Is the linked list only of limited use?

I was having a nice look at my STL options today. Then I thought of something.
It seems a linked list (a std::list) is only of limited use. Namely, it only really seems
useful if
The sequential order of elements in my container matters, and
I need to erase or insert elements in the middle.
That is, if I just want a lot of data and don't care about its order, I'm better off using an std::set (a balanced tree) if I want O(log n) lookup or a std::unordered_map (a hash map) if I want O(1) expected lookup or a std::vector (a contiguous array) for better locality of reference, or a std::deque (a double-ended queue) if I need to insert in the front AND back.
OTOH, if the order does matter, I am better off using a std::vector for better locality of reference and less overhead or a std::deque if a lot of resizing needs to occur.
So, am I missing something? Or is a linked list just not that great? With the exception of middle insertion/erasure, why on earth would someone want to use one?
Any sort of insertion/deletion is O(1). Even std::vector isn't O(1) for appends, it approaches O(1) because most of the time it is, but sometimes you are going to have to grow that array.
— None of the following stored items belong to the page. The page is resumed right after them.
==> src/hw/rtl/rog_pkg.sv <==
// Shared types, codes and helpers for the rectangle occupancy grid engine.
// Used by the front classifier, the job queue, the back sequencer and the top level.
// Depends on nothing else.
package rog_pkg;

    localparam int COORD_BITS = 14;
    localparam int MAX_PHASES = 3;
    localparam int QUEUE_DEPTH = 2;
    localparam int MIN_GRID = 3;

    typedef logic signed [COORD_BITS-1:0] coord_t;

    localparam logic [2:0] REQ_PAINT     = 3'd0;
    localparam logic [2:0] REQ_PROBE     = 3'd1;
    localparam logic [2:0] REQ_SHIFT     = 3'd2;
    localparam logic [2:0] REQ_MOVE_TO   = 3'd3;
    localparam logic [2:0] REQ_CLEAR_ALL = 3'd4;
    localparam logic [2:0] REQ_READ_CELL = 3'd5;

    localparam logic [2:0] DIR_NONE  = 3'd0;
    localparam logic [2:0] DIR_UP    = 3'd1;
    localparam logic [2:0] DIR_DOWN  = 3'd2;
    localparam logic [2:0] DIR_LEFT  = 3'd3;
    localparam logic [2:0] DIR_RIGHT = 3'd4;

    typedef enum logic [1:0] {
        PH_FILL,
        PH_CLEAR_INT,
        PH_CLEAR_ALL,
        PH_SCAN
    } phase_kind_t;

    typedef struct packed {
        phase_kind_t kind;
        logic        write_id;
        logic        col_major;
        coord_t      r_first;
        coord_t      r_last;
        logic        r_down;
        coord_t      c_first;
        coord_t      c_last;
        logic        c_down;
    } phase_t;

    typedef struct packed {
        phase_t [MAX_PHASES-1:0] ph;
        logic [1:0]              n_ph;
        logic [7:0]              id;
        logic                    preset_border;
        logic                    bad_dir;
    } job_t;

    typedef enum logic [2:0] {
        BK_IDLE,
        BK_LOAD,
        BK_RUN,
        BK_FINISH,
        BK_DONE
    } back_state_t;

    function automatic logic is_interior(coord_t c, coord_t r, coord_t uw, coord_t uh);
        return (c > 0) && (r > 0) && (c < uw - coord_t'(1)) && (r < uh - coord_t'(1));
    endfunction

    function automatic phase_t mk_phase(phase_kind_t kind, logic write_id, logic col_major,
                                        coord_t r_first, coord_t r_last, logic r_down,
                                        coord_t c_first, coord_t c_last, logic c_down);
        phase_t p;
        p.kind = kind;
        p.write_id = write_id;
        p.col_major = col_major;
        p.r_first = r_first;
        p.r_last = r_last;
        p.r_down = r_down;
        p.c_first = c_first;
        p.c_last = c_last;
        p.c_down = c_down;
        return p;
    endfunction

endpackage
It's also very good at handling bulk insertion, deletion. If you have 1 million records and want to append 1 million records from another list (concat) it's O(1). Every other structure (assuming stadard/naive implementations) are at least O(n) (where n is the number of elements added).
Order is important very often. When it is, linked lists are good. If you have a growing collection, you have the option of linked lists, array lists (vector in C++) and double-ended queues (deque). Use linked lists if you want to modify (add, delete) elements anywhere in the list often. Use array lists if fast retrieval is important. Use double-ended queues if you want to add stuff to both ends of the data structure and fast retrieval is important. For the deque vs vector question: use vector unless inserting/removing things from the beginning is important, in which case use deque. See here for an in-depth look at this.
If order isn't important, linked lists aren't normally ideal.
std::list is notable for its splice() method, which allows you to move one more more elements from one list to another in constant time, without copying or allocating any elements or list nodes.
This question reminds me of this infamous one. Read it for the parallels as to why such simple data structures are important.
Linked List is a fundamental data structure. Other data structures, like hash maps, may use linked lists internally.
Two different algorithms may have O(1) time complexity, for a look up, but that doesn't mean they have the same performance. For example the first one may be 10 or 100 times faster than the second.
Whenever you need to store, iterate and do something with a bunch of data, the normal (and fast) data stucture for that task is the Linked List. More complex data structures are for special cases, ie Set is suitable when you don't want repeated values.
std::list has the following properties:
Sequence
Front Seuqence
Back Seuqence
Forward Container
Reverse Container
Of these properties std::vector does not have (Back Seuqence)
While std::set does not support any sequence properties or (Reverse Container)
So what does this mean?
Will a back sequence supports O(1) for rend() and rbegin() etc
For full information see:
What are the complexity guarantees of the standard containers?
Linked lists are immutable and recursive datastructures whereas arrays are mutable and imperative (=change-based). In functional programming, there are usually no arrays - You don't change elements but transform lists into new lists. While linked lists don't even need additional memory here, this isn't possible efficiently with arrays.
You can easily build or decompose lists without having to change any value.
double [] = []
double (head:rest) = (2 * head):(double rest)
In C++, which is an imperative language, you won't use lists that often. One example could be a list of spaceships in a game from which you can easily remove all spaceships that have been destroyed since the previous frame.